Nothing outside the range is wanted. Repeat exactly the lines below from the one with "Clock sinks |" through the one with "Most frequent cells".

Material for this task —
※ ※ ※

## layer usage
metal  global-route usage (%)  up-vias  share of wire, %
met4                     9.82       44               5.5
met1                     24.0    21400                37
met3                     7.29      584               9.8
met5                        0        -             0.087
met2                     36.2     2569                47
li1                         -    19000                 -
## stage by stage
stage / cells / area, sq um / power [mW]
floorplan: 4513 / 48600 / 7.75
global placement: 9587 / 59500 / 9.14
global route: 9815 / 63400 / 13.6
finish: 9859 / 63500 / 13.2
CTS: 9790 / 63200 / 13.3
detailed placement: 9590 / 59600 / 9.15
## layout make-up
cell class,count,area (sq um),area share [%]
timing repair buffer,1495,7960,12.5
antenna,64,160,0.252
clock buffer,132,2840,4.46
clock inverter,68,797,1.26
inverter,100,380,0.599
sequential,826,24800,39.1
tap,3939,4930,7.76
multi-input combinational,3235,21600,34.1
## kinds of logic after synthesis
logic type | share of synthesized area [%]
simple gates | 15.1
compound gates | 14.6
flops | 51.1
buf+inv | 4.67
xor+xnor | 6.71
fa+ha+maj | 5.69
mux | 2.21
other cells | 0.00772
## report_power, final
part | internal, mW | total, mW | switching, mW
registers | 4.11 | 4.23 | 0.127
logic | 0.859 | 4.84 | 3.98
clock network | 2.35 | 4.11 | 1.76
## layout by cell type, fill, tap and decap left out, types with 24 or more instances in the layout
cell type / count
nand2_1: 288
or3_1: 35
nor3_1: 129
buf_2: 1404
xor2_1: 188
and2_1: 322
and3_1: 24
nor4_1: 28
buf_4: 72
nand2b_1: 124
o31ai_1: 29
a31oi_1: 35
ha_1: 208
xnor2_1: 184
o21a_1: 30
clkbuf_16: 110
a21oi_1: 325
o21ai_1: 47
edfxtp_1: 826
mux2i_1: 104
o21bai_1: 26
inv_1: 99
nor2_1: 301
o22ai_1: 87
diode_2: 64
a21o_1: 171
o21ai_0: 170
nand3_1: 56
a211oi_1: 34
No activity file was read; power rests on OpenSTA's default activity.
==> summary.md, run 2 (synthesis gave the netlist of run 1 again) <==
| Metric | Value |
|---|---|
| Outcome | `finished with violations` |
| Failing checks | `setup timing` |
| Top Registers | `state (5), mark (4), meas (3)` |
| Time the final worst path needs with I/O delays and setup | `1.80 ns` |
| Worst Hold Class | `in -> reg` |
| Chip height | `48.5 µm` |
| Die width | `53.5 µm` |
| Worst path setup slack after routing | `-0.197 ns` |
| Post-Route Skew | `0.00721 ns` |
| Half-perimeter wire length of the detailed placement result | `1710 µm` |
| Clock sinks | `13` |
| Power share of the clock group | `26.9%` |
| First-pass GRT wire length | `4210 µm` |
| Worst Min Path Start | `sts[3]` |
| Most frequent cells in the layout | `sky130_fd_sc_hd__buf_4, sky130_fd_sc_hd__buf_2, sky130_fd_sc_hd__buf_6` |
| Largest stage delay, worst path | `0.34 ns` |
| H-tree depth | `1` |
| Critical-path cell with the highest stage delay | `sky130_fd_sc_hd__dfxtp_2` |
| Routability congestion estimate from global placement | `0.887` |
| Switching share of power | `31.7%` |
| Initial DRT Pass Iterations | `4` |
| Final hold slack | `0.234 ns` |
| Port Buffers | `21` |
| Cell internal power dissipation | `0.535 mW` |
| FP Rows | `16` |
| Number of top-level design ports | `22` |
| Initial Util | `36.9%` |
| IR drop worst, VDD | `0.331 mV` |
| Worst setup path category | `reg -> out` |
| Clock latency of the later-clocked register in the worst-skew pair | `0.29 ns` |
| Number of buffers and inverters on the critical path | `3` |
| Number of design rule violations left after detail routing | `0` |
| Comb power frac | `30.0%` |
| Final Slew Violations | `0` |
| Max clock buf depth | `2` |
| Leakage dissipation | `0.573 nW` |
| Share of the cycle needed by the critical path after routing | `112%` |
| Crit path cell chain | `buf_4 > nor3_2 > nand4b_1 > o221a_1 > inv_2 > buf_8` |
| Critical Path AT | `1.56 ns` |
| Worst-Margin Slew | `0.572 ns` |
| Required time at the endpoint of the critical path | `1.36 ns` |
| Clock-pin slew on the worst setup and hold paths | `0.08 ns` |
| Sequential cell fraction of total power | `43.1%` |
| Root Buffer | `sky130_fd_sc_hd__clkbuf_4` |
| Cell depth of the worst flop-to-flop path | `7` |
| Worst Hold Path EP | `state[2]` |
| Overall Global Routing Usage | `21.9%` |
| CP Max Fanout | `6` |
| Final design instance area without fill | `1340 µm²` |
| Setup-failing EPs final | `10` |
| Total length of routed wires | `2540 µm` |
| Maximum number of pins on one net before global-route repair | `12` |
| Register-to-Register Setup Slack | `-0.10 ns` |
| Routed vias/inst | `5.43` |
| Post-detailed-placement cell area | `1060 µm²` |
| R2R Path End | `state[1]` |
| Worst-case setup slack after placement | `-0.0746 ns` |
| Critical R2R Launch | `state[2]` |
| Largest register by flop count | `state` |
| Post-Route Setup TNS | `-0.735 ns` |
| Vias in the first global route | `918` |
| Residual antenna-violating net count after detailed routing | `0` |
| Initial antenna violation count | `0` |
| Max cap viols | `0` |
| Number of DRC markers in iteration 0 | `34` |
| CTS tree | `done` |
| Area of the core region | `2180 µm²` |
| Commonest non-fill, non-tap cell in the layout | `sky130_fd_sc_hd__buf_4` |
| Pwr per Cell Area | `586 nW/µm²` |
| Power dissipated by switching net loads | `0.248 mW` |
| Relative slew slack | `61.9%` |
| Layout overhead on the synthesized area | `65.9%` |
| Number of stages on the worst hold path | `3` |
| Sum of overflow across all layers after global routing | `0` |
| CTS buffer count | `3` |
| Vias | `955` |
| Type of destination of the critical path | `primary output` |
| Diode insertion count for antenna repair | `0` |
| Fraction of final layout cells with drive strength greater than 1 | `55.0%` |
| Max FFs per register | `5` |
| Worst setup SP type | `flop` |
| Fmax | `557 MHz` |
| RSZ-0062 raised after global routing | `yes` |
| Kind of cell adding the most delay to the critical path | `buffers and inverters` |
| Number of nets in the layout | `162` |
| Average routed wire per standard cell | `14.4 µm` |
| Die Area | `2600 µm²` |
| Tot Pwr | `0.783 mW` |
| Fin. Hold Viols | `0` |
[src/rtl/ntpcvt_pkg.sv]
`timescale 1ns / 1ps
`default_nettype none

package ntpcvt_pkg;

  // NTP seconds at 1970-01-01 00:00:00, low 32 bits (the subtraction wraps mod 2^32)
  localparam logic [31:0] UnixAtNtp     = 32'd2208988800;
  localparam logic [32:0] SecsPerDay    = 33'd86400;
  localparam logic [32:0] SecsPerHour33 = 33'sd3600;
  localparam logic signed [4:0] TzMin   = -5'sd14;
  localparam logic signed [4:0] TzMax   = 5'sd14;

  // floor(x / 675) = (x * Recip675) >> 36 for x < 2^26 (86400 = 128 * 675)
  localparam logic [26:0] Recip675      = 27'd101806633;
  localparam int unsigned Shift675      = 36;
  localparam logic [26:0] Div675        = 27'd675;

  // day offset from 0000-03-01 to 1970-01-01, less the one-day bias of stage one
  localparam logic [19:0] EpochShift    = 20'd719467;
  localparam logic [19:0] Era4Start     = 20'd584388;  // 4 * 146097
  localparam logic [19:0] Era5Start     = 20'd730485;  // 5 * 146097

  // reciprocals of 365 for the 16-bit and 18-bit operands
  localparam logic [16:0] Recip365Lo    = 17'd91930;   // shift 25
  localparam logic [17:0] Recip365Hi    = 18'd183860;  // shift 26
  localparam logic [17:0] CentDay1      = 18'd36524;
  localparam logic [17:0] CentDay2      = 18'd73048;
  localparam logic [17:0] CentDay3      = 18'd109572;
  localparam logic [17:0] EraLastDay    = 18'd146096;

  localparam logic [13:0] Recip225      = 14'd9321;    // shift 21
  localparam logic [10:0] Recip15       = 11'd1093;    // shift 14
  localparam logic [10:0] Recip153      = 11'd1714;    // shift 18
  localparam logic [10:0] Recip100      = 11'd1311;    // shift 17

  // first day of each month of a March-based year
  function automatic logic [8:0] month_start(input logic [3:0] mp);
    logic [8:0] r;
    case (mp)
      4'd0:    r = 9'd0;
      4'd1:    r = 9'd31;
      4'd2:    r = 9'd61;
      4'd3:    r = 9'd92;
      4'd4:    r = 9'd122;
      4'd5:    r = 9'd153;
      4'd6:    r = 9'd184;
      4'd7:    r = 9'd214;
      4'd8:    r = 9'd245;
      4'd9:    r = 9'd275;
      4'd10:   r = 9'd306;
      4'd11:   r = 9'd337;
      default: r = 9'd0;
    endcase
    return r;
  endfunction

  // two BCD digits of a value below 100; tens via multiply by 205 >> 11
  function automatic logic [7:0] bcd2(input logic [6:0] v);
    logic [14:0] p;
    logic [3:0]  t;
    logic [6:0]  u;
    p = 15'(v) * 15'd205;
    t = p[14:11];
    u = v - 7'(t) * 7'd10;
    return {t, u[3:0]};
  endfunction

endpackage

`default_nettype wire

[src/rtl/ntp_seconds_to_civil_datetime_unit.sv]
`timescale 1ns / 1ps
`default_nettype none

// NTP seconds to local civil date and time in packed BCD. A word is taken on
// every clock edge with start_i high; busy_o is held low, as the pipeline has
// no stall point. Each word comes out as a one-cycle done_o strobe with its
// fields; the receiver cannot hold results, so it must take them in that
// cycle. The pipeline is a chain of constant-reciprocal multipliers
// (days/seconds split, year of era, month, BCD) and compare and subtract
// steps (400-year era, remainders), each followed by a register.
// The time zone is sampled as the word enters;
// write it only while no word is in flight. A time zone outside -14..14 gives
// valid_res_o low with all digits zero.
module ntp_seconds_to_civil_datetime_unit (
  input  wire logic        clk_i,
  input  wire logic        rst_ni,
  input  wire logic        tz_we_i,
  input  wire logic [4:0]  timezone_hours_i,
  input  wire logic        start_i,
  input  wire logic [31:0] ntp_seconds_i,
  output logic             busy_o,
  output logic             done_o,
  output logic [15:0]      year_bcd_o,
  output logic [4:0]       month_bcd_o,
  output logic [5:0]       day_bcd_o,
  output logic [5:0]       hour_bcd_o,
  output logic [6:0]       minute_bcd_o,
  output logic [6:0]       second_bcd_o,
  output logic             valid_res_o
);

  localparam int unsigned Depth = 11;

  logic [4:0]       tz_q;
  logic [Depth-1:0] v_q, v_d;
  logic [Depth-2:0] ok_q;

  // stage registers
  logic [32:0] loc1_q;
  logic [16:0] dq2_q;
  logic [25:0] x2_q;
  logic [6:0]  lo2_q;
  logic [16:0] sod3_q;
  logic [17:0] doe3_q;
  logic        era3_q;
  logic [17:0] n4_q, doe4_q;
  logic        era4_q;
  logic [4:0]  hour4_q;
  logic [16:0] sod4_q;
  logic [8:0]  yoe5_q;
  logic [17:0] doe5_q;
  logic        era5_q;
  logic [4:0]  hour5_q;
  logic [11:0] rs5_q;
  logic [8:0]  doy6_q, yoe6_q;
  logic        era6_q;
  logic [4:0]  hour6_q;
  logic [5:0]  min6_q;
  logic [11:0] rs6_q;
  logic [3:0]  mp7_q;
  logic [8:0]  doy7_q, yoe7_q;
  logic        era7_q;
  logic [4:0]  hour7_q;
  logic [5:0]  min7_q, sec7_q;
  logic [11:0] year8_q;
  logic [3:0]  month8_q;
  logic [4:0]  day8_q, hour8_q;
  logic [5:0]  min8_q, sec8_q;
  logic [11:0] year9_q;
  logic [5:0]  yhi9_q;
  logic [7:0]  mo9_q, dy9_q, hr9_q, mi9_q, se9_q;
  logic [5:0]  yhi10_q;
  logic [6:0]  ylo10_q;
  logic [7:0]  mo10_q, dy10_q, hr10_q, mi10_q, se10_q;
  logic [15:0] year_bcd_q;
  logic [4:0]  month_bcd_q;
  logic [5:0]  day_bcd_q, hour_bcd_q;
  logic [6:0]  minute_bcd_q, second_bcd_q;
  logic        valid_res_q;

  // combinational per stage
  logic        tz_ok;
  logic [31:0] unix32;
  logic [32:0] tz_off, loc1_d;
  logic [52:0] dq_prod;
  logic [26:0] dq675, rem_full;
  logic [19:0] z3, doe_full;
  logic        era3_d;
  logic [32:0] a_prod;
  logic [7:0]  a4;
  logic [2:0]  b4;
  logic [17:0] n4_d;
  logic [26:0] hr_prod;
  logic [35:0] y_prod;
  logic [16:0] hr3600, rs_full;
  logic [1:0]  c100;
  logic [17:0] yd, doy_full;
  logic [20:0] mi_prod;
  logic [10:0] mp_num;
  logic [21:0] mp_prod;
  logic [11:0] sec_full;
  logic [8:0]  day_full;
  logic [3:0]  month8_d;
  logic [11:0] year8_d;
  logic [22:0] yhi_prod;
  logic [11:0] ylo_full;

  assign busy_o = 1'b0;
  assign tz_ok  = ($signed(tz_q) >= ntpcvt_pkg::TzMin) && ($signed(tz_q) <= ntpcvt_pkg::TzMax);

  // stage 1: era fold (wrapping subtract), zone offset, one-day bias keeps it positive
  always_comb begin
    unix32 = ntp_seconds_i - ntpcvt_pkg::UnixAtNtp;
    tz_off = 33'($signed({{28{tz_q[4]}}, tz_q}) * $signed(ntpcvt_pkg::SecsPerHour33));
    loc1_d = {1'b0, unix32} + ntpcvt_pkg::SecsPerDay + tz_off;
  end

  // stage 2: day count = (loc >> 7) / 675
  assign dq_prod = 53'(loc1_q[32:7]) * 53'(ntpcvt_pkg::Recip675);

  // stage 3: second of day, then era and day of era by compare and subtract
  always_comb begin
    dq675    = 27'(dq2_q) * ntpcvt_pkg::Div675;
    rem_full = 27'(x2_q) - dq675;
    z3       = 20'(dq2_q) + ntpcvt_pkg::EpochShift;
    era3_d   = (z3 >= ntpcvt_pkg::Era5Start);
    doe_full = z3 - (era3_d ? ntpcvt_pkg::Era5Start : ntpcvt_pkg::Era4Start);
  end

  // stage 4: leap corrections of the year-of-era numerator; hour
  always_comb begin
    a_prod  = 33'(doe3_q[17:2]) * 33'(ntpcvt_pkg::Recip365Lo);
    a4      = a_prod[32:25];
    b4      = 3'(doe3_q >= ntpcvt_pkg::CentDay1) + 3'(doe3_q >= ntpcvt_pkg::CentDay2)
            + 3'(doe3_q >= ntpcvt_pkg::CentDay3) + 3'(doe3_q >= ntpcvt_pkg::EraLastDay);
    n4_d    = doe3_q - 18'(a4) + 18'(b4) - 18'(doe3_q == ntpcvt_pkg::EraLastDay);
    hr_prod = 27'(sod3_q[16:4]) * 27'(ntpcvt_pkg::Recip225);
  end

  // stage 5: year of era; seconds within the hour
  always_comb begin
    y_prod  = 36'(n4_q) * 36'(ntpcvt_pkg::Recip365Hi);
    hr3600  = 17'(hour4_q) * 17'd3600;
    rs_full = sod4_q - hr3600;
  end

  // stage 6: day of year; minute
  always_comb begin
    c100     = 2'(yoe5_q >= 9'd100) + 2'(yoe5_q >= 9'd200) + 2'(yoe5_q >= 9'd300);
    yd       = 18'(yoe5_q) * 18'd365 + 18'(yoe5_q[8:2]) - 18'(c100);
    doy_full = doe5_q - yd;
    mi_prod  = 21'(rs5_q[11:2]) * 21'(ntpcvt_pkg::Recip15);
  end

  // stage 7: March-based month; second
  always_comb begin
    mp_num   = 11'(doy6_q) * 11'd5 + 11'd2;
    mp_prod  = 22'(mp_num) * 22'(ntpcvt_pkg::Recip153);
    sec_full = rs6_q - 12'(min6_q) * 12'd60;
  end

  // stage 8: day, calendar month and year
  always_comb begin
    day_full = doy7_q - ntpcvt_pkg::month_start(mp7_q) + 9'd1;
    month8_d = (mp7_q < 4'd10) ? (mp7_q + 4'd3) : (mp7_q - 4'd9);
    year8_d  = 12'(yoe7_q) + (era7_q ? 12'd2000 : 12'd1600) + 12'(month8_d <= 4'd2);
  end

  // stages 9 and 10: split year into centuries and rest
  assign yhi_prod = 23'(year8_q) * 23'(ntpcvt_pkg::Recip100);
  assign ylo_full = year9_q - 12'(yhi9_q) * 12'd100;

  // valid bits and time zone register
  assign v_d = {v_q[Depth-2:0], start_i};

  always_ff @(posedge clk_i or negedge rst_ni) begin
    if (!rst_ni) begin
      tz_q <= '0;
      v_q  <= '0;
    end else begin
      if (tz_we_i) begin
        tz_q <= timezone_hours_i;
      end
      v_q <= v_d;
    end
  end

  // datapath; words march forward each cycle
  always_ff @(posedge clk_i) begin
    loc1_q   <= loc1_d;
    ok_q     <= {ok_q[Depth-3:0], tz_ok};
    dq2_q    <= dq_prod[ntpcvt_pkg::Shift675 +: 17];
    x2_q     <= loc1_q[32:7];
    lo2_q    <= loc1_q[6:0];
    sod3_q   <= {rem_full[9:0], lo2_q};
    doe3_q   <= doe_full[17:0];
    era3_q   <= era3_d;
    n4_q     <= n4_d;
    doe4_q   <= doe3_q;
    era4_q   <= era3_q;
    hour4_q  <= hr_prod[25:21];
    sod4_q   <= sod3_q;
    yoe5_q   <= y_prod[34:26];
    doe5_q   <= doe4_q;
    era5_q   <= era4_q;
    hour5_q  <= hour4_q;
    rs5_q    <= rs_full[11:0];
    doy6_q   <= doy_full[8:0];
    yoe6_q   <= yoe5_q;
    era6_q   <= era5_q;
    hour6_q  <= hour5_q;
    min6_q   <= mi_prod[19:14];
    rs6_q    <= rs5_q;
    mp7_q    <= mp_prod[21:18];
    doy7_q   <= doy6_q;
    yoe7_q   <= yoe6_q;
    era7_q   <= era6_q;
    hour7_q  <= hour6_q;
    min7_q   <= min6_q;
    sec7_q   <= sec_full[5:0];
    year8_q  <= year8_d;
    month8_q <= month8_d;
    day8_q   <= day_full[4:0];
    hour8_q  <= hour7_q;
    min8_q   <= min7_q;
    sec8_q   <= sec7_q;
    year9_q  <= year8_q;
    yhi9_q   <= yhi_prod[22:17];
    mo9_q    <= ntpcvt_pkg::bcd2(7'(month8_q));
    dy9_q    <= ntpcvt_pkg::bcd2(7'(day8_q));
    hr9_q    <= ntpcvt_pkg::bcd2(7'(hour8_q));
    mi9_q    <= ntpcvt_pkg::bcd2(7'(min8_q));
    se9_q    <= ntpcvt_pkg::bcd2(7'(sec8_q));
    yhi10_q  <= yhi9_q;
    ylo10_q  <= ylo_full[6:0];
    mo10_q   <= mo9_q;
    dy10_q   <= dy9_q;
    hr10_q   <= hr9_q;
    mi10_q   <= mi9_q;
    se10_q   <= se9_q;
  end

  // result register, loaded only for a live word and zeroed for a bad zone
  // (year always lies within 1969..2106 once the zone is legal)
  always_ff @(posedge clk_i) begin
    if (v_q[Depth-2]) begin
      if (ok_q[Depth-2]) begin
        year_bcd_q   <= {ntpcvt_pkg::bcd2(7'(yhi10_q)), ntpcvt_pkg::bcd2(ylo10_q)};
        month_bcd_q  <= mo10_q[4:0];
        day_bcd_q    <= dy10_q[5:0];
        hour_bcd_q   <= hr10_q[5:0];
        minute_bcd_q <= mi10_q[6:0];
        second_bcd_q <= se10_q[6:0];
        valid_res_q  <= 1'b1;
      end else begin
        year_bcd_q   <= '0;
        month_bcd_q  <= '0;
        day_bcd_q    <= '0;
        hour_bcd_q   <= '0;
        minute_bcd_q <= '0;
        second_bcd_q <= '0;
        valid_res_q  <= 1'b0;
      end
    end
  end

  assign done_o       = v_q[Depth-1];
  assign year_bcd_o   = year_bcd_q;
  assign month_bcd_o  = month_bcd_q;
  assign day_bcd_o    = day_bcd_q;
  assign hour_bcd_o   = hour_bcd_q;
  assign minute_bcd_o = minute_bcd_q;
  assign second_bcd_o = second_bcd_q;
  assign valid_res_o  = valid_res_q;

  // every strobe comes from a word taken a fixed latency earlier
  a_done_from_start: assert property (@(posedge clk_i) disable iff (!rst_ni)
    done_o |-> $past(start_i, Depth))
    else $error("result strobe without matching start");

  // a valid result names a month of 1..12, a non-zero day and an hour up to 23
  a_valid_date: assert property (@(posedge clk_i) disable iff (!rst_ni)
    (done_o && valid_res_o) |-> (month_bcd_o != 5'd0 && day_bcd_o != 6'd0 &&
                                 month_bcd_o <= 5'h12 && hour_bcd_o <= 6'h23))
    else $error("valid result out of calendar range");

  // an invalid result carries zero year, month, day and second digits
  a_invalid_zero: assert property (@(posedge clk_i) disable iff (!rst_ni)
    (done_o && !valid_res_o) |-> (year_bcd_o == 16'd0 && month_bcd_o == 5'd0 &&
                                  day_bcd_o == 6'd0 && second_bcd_o == 7'd0))
    else $error("invalid result with non-zero digits");

endmodule

`default_nettype wire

※ ※ ※

Answer space —
| Clock sinks | `13` |
| Power share of the clock group | `26.9%` |
| First-pass GRT wire length | `4210 µm` |
| Worst Min Path Start | `sts[3]` |
| Most frequent cells in the layout | `sky130_fd_sc_hd__buf_4, sky130_fd_sc_hd__buf_2, sky130_fd_sc_hd__buf_6` |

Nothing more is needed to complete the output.